If there is one thing that I hate more than bananas, it’s being stuck in traffic. I find it the biggest waste of time doing nothing apart from waiting for the cars in front of me to move or the lights to change colour.

Before I was lucky enough to live so close to work, I would often find myself sitting stationary amongst a sea of other cars. Sometimes I’d listen to the radio or a podcast, sometimes I’d just replay the events of the day or think about what was coming up and other times, I’m sure I’d just go off into dreamland trying to process something that was on my mind. If I’m honest though, a good chuck of my time was spent just whinging to myself about how much time I was wasting and how much I loathed sitting in traffic.

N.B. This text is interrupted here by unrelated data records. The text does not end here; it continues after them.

This design comes from an exercise in tuning for small area, a short achievable clock period and few clock cycles on the open sky130 flow, not from production work. Function was checked by simulation only, so behaviour that the tests miss may differ from the original. Power figures rest on the tool's default switching activity, not on a simulated workload.

==> flow/design.v <==
`timescale 1ns / 1ps
module div_algo (
   output  reg 	[15 : 0]   Q,
   output  reg  	[15 : 0]   R,
   input    		[15 : 0]   N,
   input    		[15 : 0]   D);
	integer i;
	always@(*) begin
		Q = 0;
		R = 0;
		for(i = 15; i >= 0; i = i - 1) begin
			R = R << 1;
			R[0] = N[i];
			if(R >= D)begin
				R = R - D;
				Q[i] = 1;
			end 
		end 
	end 
endmodule
`timescale 1ns / 1ps
module base2_to_base3_fsm(
    output reg [31 : 0]  	base3_no,
    output reg           	done,
    output reg [15 : 0]   	N,
    output reg [15 : 0]   	D,
    input		[15 : 0]    base2_no,
    input             		en,
    input              		clk,
    input              		rst,
    input    	[15 : 0]   	Q,
    input    	[15 : 0]   	R);
	reg [15:0] base2_no_r, base2_no_r_q;
	reg [31:0] base3_no_q;
	reg [15:0] N_q;
	reg[1:0] next_state, state;
	integer i, next_i;
	always@(posedge clk)begin
		if(rst)
			state <= 0;
		else
			state <= next_state;
		i <= next_i;
		base2_no_r_q <= base2_no_r;
		base3_no_q <= base3_no;
		N_q <= N;
	end 
	always@(*) done = (state == 3);
	always@(*)begin
		N = (state == 1) ? base2_no_r_q : N_q;
		D = 3;
	end
	always@(*)begin
		next_state = state;
		next_i = i;
		base2_no_r = base2_no_r_q;
		base3_no = base3_no_q;
		case(state)
		0: begin
			base3_no = 0;
			next_i = 0;
			if(en == 1)begin
				base2_no_r = base2_no;
				next_state = 1;
			end else
				next_state = 0;
		end 
		1:begin
			next_state = 2;
		end 
		2:begin
			base3_no[i +: 2] = R[1:0]; 
			next_i = i + 2; 
			base2_no_r = Q;
			if(base2_no_r != 0)
				next_state = 1;
			else
				next_state = 3;
		end 
		3:begin
			next_state = 0;
		end 
		endcase
	end 
endmodule
`timescale 1ns / 1ps
module base2_to_base3 (
    output   [31 : 0]  base3_no,
    output             done,
    input    [15 : 0]  base2_no,
    input              en,
    input              clk,
    input              rst);
	wire[15:0] D, N, Q, R;
	base2_to_base3_fsm fsm(.base3_no(base3_no), .done(done),.N(N),.D(D),.base2_no(base2_no),.en(en),.clk(clk),.rst(rst),.Q(Q),.R(R));
	div_algo div(.Q(Q), .N(N), .D(D), .R(R));
endmodule
`timescale 1ns / 1ps
module process (
        input                clk,		    		 
        input                rst,		    		 
        input  [23:0]        in_pix,	        	 
        output [7:0]         str_addr,           
        input  [15:0]        str_data,           
        output  reg [6-1:0]  row, col, 	       
        output  reg          out_we, 		   	 
        output  reg [23:0]   out_pix,	        	 
        output  reg          gray_done,		    
        output  reg          compress_done,		 
        output  reg          encode_done         
    );
	reg en;
	wire done;
	reg [15:0] base2;
	wire [31:0] base3_no;
	base2_to_base3 b2_to_b3(.base3_no(base3_no), .done(done), .base2_no(base2), .en(en), .clk(clk), .rst(rst));
	reg [4:0] state, next_state;
	reg [6-1:0] i, j;
	reg [6-1:0] next_i, next_j;
	reg [6-1:0] block_i, block_j;
	reg [6-1:0]	next_block_i, next_block_j;
	reg [23:0] RGB, RGB_q;  
	reg [1:0] min_index, max_index, min_index_q, max_index_q;
	reg [1:0] iterator;
	reg [11:0] sum, next_sum;
	reg [7:0] AVG, VAR, AVG_q, VAR_q;
	reg [4:0] beta, next_beta; 
	reg [15:0] aux, aux_q;  
	reg [7:0] Lm, Hm, Lm_q, Hm_q;
	reg [1:0] op, next_op;  
	reg [11:0] string_iterator, next_string_iterator;
	reg [27:0] base3_iterator, next_base3_iterator;
	reg [27:0] base3, base3_q;
	reg second_ignored, second_ignored_q;
	reg [6-1:0] second_i, second_j, second_i_q, second_j_q;
	assign str_addr = string_iterator[11:4];
	always@(posedge clk)begin
		if(rst)begin
			state <= 0;
			i <= 0;
			j <= 0;
			block_i <= 0;
			block_j <= 0;
			string_iterator <= 0;
		end else begin
			state <= next_state;
			i <= next_i;
			j <= next_j;
			block_i <= next_block_i;
			block_j <= next_block_j;
			string_iterator <= next_string_iterator;
		end
		op <= next_op;
		sum <= next_sum;
		beta <= next_beta;
		base3_iterator <= next_base3_iterator;
		RGB_q <= RGB;
		min_index_q <= min_index;
		max_index_q <= max_index;
		AVG_q <= AVG;
		VAR_q <= VAR;
		aux_q <= aux;
		Lm_q <= Lm;
		Hm_q <= Hm;
		base3_q <= base3;
		second_ignored_q <= second_ignored;
		second_i_q <= second_i;
		second_j_q <= second_j;
	end 
	always@(*)begin
		en = (state == 11) && (done == 0);
		base2 = str_data;
	end
	always@(*)begin
		next_state = state;
		next_i = i;
		next_j = j;
		next_block_i = block_i;
		next_block_j = block_j;
		next_op = op;
		next_sum = sum;
		next_beta = beta;
		next_string_iterator = string_iterator;
		next_base3_iterator = base3_iterator;
		RGB = RGB_q;
		min_index = min_index_q;
		max_index = max_index_q;
		AVG = AVG_q;
		VAR = VAR_q;
		aux = aux_q;
		Lm = Lm_q;
		Hm = Hm_q;
		base3 = base3_q;
		second_ignored = second_ignored_q;
		second_i = second_i_q;
		second_j = second_j_q;
		row = i + block_i;
		col = j + block_j;
		out_pix = 0;
		out_we =	0;
		gray_done = 0;
		compress_done = 0;
		encode_done =  0;
		case(state)
		0:begin
			RGB = in_pix;
			max_index = 0;
			min_index = 0;
			for(iterator = 1; iterator < 3; iterator = iterator + 1)begin
				if(RGB[iterator*8 +: 8] <= RGB[min_index*8 +: 8])
						min_index = iterator;
				if(RGB[iterator*8 +: 8] >= RGB[max_index*8 +: 8])
						max_index = iterator;
			end
			next_state = 1;
		end 
		1:begin
			out_pix[23:16] = 0;
			out_pix[7:0] = 0;
			out_pix[15:8] = (RGB[min_index*8 +: 8] + RGB[max_index*8 +: 8])/2;
			out_we = 1;
			if(i <= 63 && j < 63)begin
				next_i = i;
				next_j = j + 1;
				next_state = 0;
			end
			else if(i < 63 && j == 63)begin
				next_i = i + 1;
				next_j = 0;
				next_state = 0;
			end
			else if(i == 63 && j == 63)
				next_state = 2;
		end 
		2:begin
			gray_done = 1;
			next_op = 0;
			next_sum = 0;
			AVG = 0;
			VAR = 0;
			next_i = 0;
			next_j = 0;
			next_block_i = 0;
			next_block_j = 0;
			next_state = 3;
		end 
		3:begin
			case(op)
				0: next_state = 4;
				1: next_state = 5;
				2: next_state = 6;
				3: next_state = 7;
			endcase
		end 
		4:begin
			next_sum = sum + in_pix[15:8];
			next_state = 8;
		end 
		5:begin
			next_sum = sum + ((in_pix[15:8] > AVG) ? (in_pix[15:8] - AVG) : (AVG - in_pix[15:8]));
			next_state = 8;
		end 
		6:begin
			if(in_pix[15:8] >= AVG)begin
				aux[{i[1:0], j[1:0]}] = 1;
				next_beta = beta + 1;
			end else
				aux[{i[1:0], j[1:0]}] = 0;
			next_state = 8;
		end 
		7:begin
			out_pix[23:16] = 0;
			out_pix[7:0] = 0;
			if(aux[{i[1:0], j[1:0]}] == 0)
				out_pix[15:8] = Lm;
			else
				out_pix[15:8] = Hm;
			out_we = 1;
			next_state = 8;
		end 
		8:begin
			next_state = 3;
			if(i <= 3 && j < 3)begin
				next_i = i;
				next_j = j + 1;
			end
			else if(i < 3 && j == 3)begin
				next_i = i + 1;
				next_j = 0;
			end
			else if(i == 3 && j == 3)begin
				case(op)
				0:begin
					AVG = sum /16;
					next_sum = 0;
					next_i = 0;
					next_j = 0;
					next_op = 1;
				end 
				1:begin
					VAR = sum /16;
					next_sum = 0;
					next_i = 0;
					next_j = 0;
					next_beta = 0;
					next_op = 2;
				end 
				2:begin
					Lm = AVG - {VAR, 4'b0000}/{5'd16 - beta, 1'b0};
					Hm = AVG + {VAR, 4'b0000}/{beta, 1'b0};
					next_i = 0;
					next_j = 0;
					next_op = 3;
				end 
				3:begin
					next_state = 9;
				end 
				endcase
			end 
		end 
		9:begin
			next_op = 0;
			next_sum = 0;
			AVG = 0;
			VAR = 0;
			Lm = 0;
			Hm = 0;
			next_i = 0;
			next_j = 0;
			if(block_i + 3 <= 63 && block_j + 3  < 63)begin
				next_block_i = block_i;
				next_block_j = block_j + 4;
				next_state = 3;
			end
			else if(block_i + 3   < 63 && block_j + 3  == 63)begin
				next_block_i = block_i + 4;
				next_block_j = 0;
				next_state = 3;
			end
			else if(block_i + 3  == 63 && block_j + 3  == 63)
				next_state = 10;
		end 
		10:begin
			compress_done = 1;
			next_i = 0;
			next_j = 0;
			next_block_i = 0;
			next_block_j = 0;
			next_string_iterator = 0;
			next_state = 11;
		end 
		11:begin
			if(done == 0)begin
				next_state = 11;
			end
			else begin
				base3 = base3_no[27:0];
				next_string_iterator = string_iterator + 16;
				next_base3_iterator = 0;
				second_ignored = 0;
				next_op = 0;
				next_state = 17;
			end
		end 
		17:begin
			case(op)
				0:next_state = 15;
				1:next_state = 16;
			endcase
		end 
		15:begin
			next_state = 13;
			if(i == 0 && j == 0)begin 
				Hm = in_pix[15:8];
			end
			else if(in_pix[15:8] != Hm && second_ignored == 0)begin 
					second_ignored = 1;
					second_i = row; 
					second_j = col;
					next_op = 1;
					next_i = 0;
					next_j = 1;
					next_state = 17;
			end
			else if(i == 3 && j == 3 && second_ignored == 0)begin
				second_i = block_i;
				second_j = block_j + 1;
				next_op = 1;
				next_i = 0;
				next_j = 1;
				next_state = 17;
			end
		end 
		16:begin
			if(row != second_i || col != second_j) begin 
				if(base3[base3_iterator +: 2] == 1)begin
					out_pix[7:0] = 0;
					out_pix[23:16] = 0;
					out_pix[15:8] = in_pix[15:8] + 1;
					out_we = 1;
					next_base3_iterator = base3_iterator + 2;
				end
				else if(base3[base3_iterator +: 2] == 2) begin
					out_pix[7:0] = 0;
					out_pix[23:16] = 0;
					out_pix[15:8] = in_pix[15:8] - 1;
					out_we = 1;
					next_base3_iterator = base3_iterator + 2;
				end
				else if(base3[base3_iterator +: 2] == 0)
					next_base3_iterator = base3_iterator + 2;
			end
			next_state = 13;
		end 
		13:begin
			next_state = 17;
			if(i <= 3 && j < 3)begin
				next_i = i;
				next_j = j + 1;
			end
			else if(i < 3 && j == 3)begin
				next_i = i + 1;
				next_j = 0;
			end
			else if(i == 3 && j == 3)
				next_state = 14;
		end 
		14:begin
			next_state = 11;
			next_i = 0;
			next_j = 0;
			second_ignored = 0;
			next_op = 0;
			next_base3_iterator = 0;
			if(block_i + 3 <= 63 && block_j + 3  < 63)begin
				next_block_i = block_i;
				next_block_j = block_j + 4;
			end
			else if(block_i + 3   < 63 && block_j + 3  == 63)begin
				next_block_i = block_i + 4;
				next_block_j = 0;
			end
			else if(block_i + 3  == 63 && block_j + 3  == 63)
				next_state = 18;
		end 
		18:begin
			encode_done = 1;
		end 
		endcase
	end 
endmodule
==> flow/run.sh <==
#!/bin/bash
# synth_recipe.tcl (not shown) runs the flow's synth.tcl, then flattens the netlist and writes it again
# the make line also repeats each setting of config.mk as NAME=value (left out here)
make -C /OpenROAD-flow-scripts/flow DESIGN_CONFIG=/design/flow/config.mk WORK_HOME=/design/flow/orfs CLKGATE_MAP_FILE= SYNTH_SCRIPT=/design/flow/synth_recipe.tcl finish
==> flow/config.mk <==
export PLATFORM = sky130hd
export DESIGN_NAME = process
export DESIGN_NICKNAME = process
export VERILOG_FILES = /design/flow/design.v
export SDC_FILE = /design/flow/constraint.sdc
export NUM_CORES = 4
export LEC_CHECK = 0
export CAP_MARGIN = 20
export CORE_MARGIN = 2
export CORE_UTILIZATION = 40
export SLEW_MARGIN = 20
==> flow/constraint.sdc <==
create_clock -name core_clock -period 25.0 [get_ports {clk}]
set_input_delay 5.0000 -clock core_clock [delete_from_list [all_inputs] [get_ports {clk}]]
set_output_delay 5.0000 -clock core_clock [all_outputs]
set_load 0.01 [all_outputs]
==> impl_results.md <==
- Core box area: 64700 um^2
- Sink Count: 268
- Data arrival, critical path: 23050 ps
- Slowest stage delay, CP: 610 ps
- Post-synth EDFFs: 189
- Top cell type's share of synthesized area: 21.6%
- Share of layout cells above drive strength 1: under 10%
- Gr ovfl total: 0
- IO buf count: 73
- Worst Tran Pin Value: 1020 ps
- Slew HR: 31.0%
- Async SR Flop Fraction: 0%
- Area of the multi-input gates: ~18000 um^2
- # diodes: 0
- Status: no timing/DRC/antenna violations
- Critical path type: flop to flop
- Fin nets: 3395
- Yosys warns: 3
- Met2 wire len: 31300 um
- Wire length of the first global-routing pass: 112000 um
- Worst EP required: around 25000 ps
- Total global-route track usage: 19.7%
- Slew Limit Fails: 0
- Max_cap viols: 0
- Skew-Pair Late Insertion Delay: 580 ps
- Initial Util: 40.5%
- Root cell of the clock tree: clkbuf_16
- Synth top area cells: edfxtp_1 22%, ha_1 9.8%, dfxtp_1 6.0%
- Wire per inst: 17.0 um
- Clock transition at path regs: 60 ps
- CTS Buf Count: 30
- Cell mode on critical path: ha_1
- Final Cycle Share: 90.8%
- Placed Cells incl. Taps: 3960
- Clock buffer depth: 3
- Part of the Yosys area used for sequential elements: 27.7%
- Pin count of the biggest net entering global routing: 50
- Synth Cell Area: 26200 um^2
- Via count: 22944
- Die ar.: between 60000 and 70000 um^2
- Post-synthesis cell count: 3130
- CTS tree: built
- Routed Antenna Nets: 0
- CP max stage cell: dfxtp_2
- Ports: 90
- Leak: around 11 nW
- DP HPWL: roughly 52000 um
- Worst VDD drop: 64.9 uV
- Setup_tns: 0 ps
- Num rows: 93
- Avg Cell Area, Syn: about 8.4 um^2
- Fillers: approximately 6500
- WL met3: 2800 um
- Vias per Instance: 5.71
- Clock Skews: 23.9 ps
- Post-synth cell types: 133
- Post-synth top area cell: edfxtp_1
- Final setup fails: 0
- Crit path launch type: flop
- Vias in the first global route: around 22000
- Fin cells: 4019
- FMAX: between 40 and 50 MHz
- Hold Vio Cnt, Final: 0
- Worst Setup End Kind: flop
- Initial DRT Pass Iterations: 5
- Main synth FF type: edfxtp_1
- Initial drt markers: about 1600
- Initial antenna violation count: 1
- Remaining DRCs: 0
- Fin crit period: between 20000 and 25000 ps
- Count leader, synth: nor2_1
- Reg area: 7260 um^2
- P per Cell Area: 81.8 nW/um^2
- Top Layer Used: met5
- Die width: 260 um
- Drt total wl: 68200 um
- Area grow syn2layout: 9.44%
- RSZ-0062 raised after global routing: false
- Crit path max fanout: 23
- H-tree depth: 1
- Global placer's final weighted congestion: slightly below 0.9
- Chip Height: 260 um
- WL met1: 32400 um
- Worst Hold Class: flop to flop
- Synth cell count leaders: 325 x nor2_1, 321 x nand2_1, 206 x ha_1
- Yosys reg bits: about 270
==> power by group <==
| part | internal [W] | switching (W) | total, W |
|---|---|---|---|
| Clock | 0.000286 | 0.000190 | 0.000477 |
| Sequential | 0.000479 | 0.00000919 | 0.000488 |
| Combinational | 0.000488 | 0.000896 | 0.00138 |
==> what timing repair did <==
item,in CTS,in global routing
gates resized for setup,0,6
setup endpoints to repair,0,58
buffers inserted,0,3
hold buffers,0,0
==> final timing paths <==
check	slack [ps]	start	depth (start not counted)	endpoint
worst max-delay path	2310	b2_to_b3.fsm.state[1]$_SDFF_PP0_	86	base3_q[23]$_DFFE_PP_
worst min-delay path	450	b2_to_b3.fsm.base3_no_q[15]$_DFF_P_	2	b2_to_b3.fsm.base3_no_q[15]$_DFF_P_
worst max register to register	2310	b2_to_b3.fsm.state[1]$_SDFF_PP0_	86	base3_q[23]$_DFFE_PP_
worst min register to register	450	b2_to_b3.fsm.base3_no_q[15]$_DFF_P_	2	b2_to_b3.fsm.base3_no_q[15]$_DFF_P_
==> flip-flops by register name, indices dropped and copies added, names as in the netlist, 5 cells and up <==
signal and count:
b2_to_b3.fsm.i 31, b2_to_b3.fsm.base3_no_q 28, base3_q 28, RGB_q 24, aux_q 16, b2_to_b3.fsm.N_q 16, b2_to_b3.fsm.base2_no_r_q 16, sum 12
AVG_q 8, Hm_q 8, Lm_q 8, VAR_q 8, string_iterator 8, base3_iterator 6, i 6, j 6
second_i_q 6, second_j_q 6, beta 5, state 5
==> worst max-delay path, delay by kind of cell (launching register included) <==
kind | cells | cell delay (ps)
DFF | 1 | 610
buffers and inverters | 10 | 1640
xor gates and xnor gates | 12 | 2780
AOI/OAI and AO/OA | 17 | 4070
muxes | 2 | 900
and+or+nand+nor | 31 | 8170
adders and majority gates | 14 | 4280
==> cell families after synthesis <==
family	count (synthesis)	synth area share, %
muxes	128	5.84
and+or+nand+nor	1222	23.3
DFF	268	27.7
buffers and inverters	272	4.49
other	1	0.0143
AOI/OAI and AO/OA	819	21.3
adders and majority gates	214	10.4
xor gates and xnor gates	206	7.04
==> cell usage in the layout (no fill, tap or decap), types with 91 or more instances in the layout <==
cell / instances
nor2_1: 324
nand2_1: 320
ha_1: 205
a21oi_1: 191
edfxtp_1: 189
o21ai_0: 160
inv_1: 128
xnor2_1: 117
nor3_1: 97
nand3_1: 91
==> stage by stage <==
| step | utilization [%] | setup WS, ps | hold slack [ps] | cell area [um^2] | total power [W] |
|---|---|---|---|---|---|
| 2_1_floorplan | - | 5580 | 418 | 26300 | 0.00157 |
| 3_3_place_gp | 42.7 | 1940 | 431 | 27600 | 0.00186 |
| 3_5_place_dp | 42.7 | 1260 | 435 | 27600 | 0.00185 |
| 4_1_cts | 44.3 | 1170 | 453 | 28700 | 0.00234 |
| 5_1_grt | 44.4 | 29.4 | 467 | 28700 | 0.00251 |
| 6_report | 44.4 | 2310 | 453 | 28700 | 0.00235 |
==> metal layers <==
layer / vias up / track usage [%]
met1: 10766 / 27.3
met5: - / 0
met4: 2 / 4.89
met2: 504 / 32.7
li1: 11583 / -
met3: 89 / 1.96
==> area by class of cell <==
type                    instances  share of cell area [%]
clock inverters                14                   0.606
repair buffers                100                    3.25
inverters                     135                    1.77
multi-input cells            2605                    62.3
flip-flops and latches        268                    25.3
clock buffers                  42                    3.06
well taps                     855                    3.73
Testbench counts, summed over its fixed seeds: cycles 1,278,137.

port drivers added, routing unchanged:
How much do the figures lean on ideal ports? The routed layout below was timed once more, with nothing changed but the port constraints.
Step 1 sets driving cells, clkbuf_16 on the clock port and buf_2 on the other inputs (assumed; they add their load-dependent delay and slew).
Step 2 adds t to the input delays and takes it off the output delays; t is the mean of the earliest and latest rising clock arrival at the registers after step 1. Input paths then give back, and output paths get back, about the clock's delay inside the block.
Slacks: ideal / step 1 / step 2; pairs: ideal / step 1.
t, ns: 0.627
slack for setup (ns): 2.310 / 2.310 / 2.310
hold slack, ns: 0.453 / 0.453 / 0.453
worst setup path after step 2: register to register
slew at the worst register clock pin (ns): 0.06 / 0.06
After both steps setup and hold are still met in this run. For this run, drivers alone change the setup slack by 0.000 ns; drivers and shift together by 0.000 ns.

I’d actually forgotten about this (conveniently) until I was having a conversation with a friend of mine the other day. He has just moved back from Melbourne and is struggling with the Sydney traffic scene (not that I blame him). As I listened to him talk about his experience, it made me reflect on my own and it got me thinking…I wonder what my experience would have been like if I had consciously changed my context every time I got in the car. What if I had just gotten ‘real’ with myself and my expectations knowing that 99% of the time, the traffic was always going to be there instead of somehow thinking that it would magically disappear and getting cranky every time it was the same ol’ thing?

I often find it amusing how often after I’m presented with an opportunity that tests out my apparent realisations and this time was no exception. I couldn’t have written a better script if I tried: it was raining in Sydney and there was a 4 car accident, on a very busy road that happened to be the only way to get where I was going.

‘Right’ I remember thinking to myself. ‘I’ve got two choices here. I either spend the next goodness-knows-how-long sitting getting cranky and letting my little stress levels bubble away making me into someone who I’m not (cranky, impatient and irritable) or I make a conscious change to my thought patterns’. But how am I going to do that? I still hated traffic and I still wasn’t moving. How was I going to get excited and happy about being stuck in traffic? I tapped into the little voice in my head. I needed to change my context.

For me, context is kind of like the scaffolding of life. It provides the framework and guidance around why we do what we do; how we chose to build around this scaffolding is entirely up to us. As I sat in that traffic jam I noticed my context was one of total self-pity (let’s be honest) ‘Poor me…I’m wasting so much time when I could be doing…’ Then I started thinking ‘If I’m not operating from the context of self-pity, what context do I want to be operating from?’ In that moment, I chose gratitude.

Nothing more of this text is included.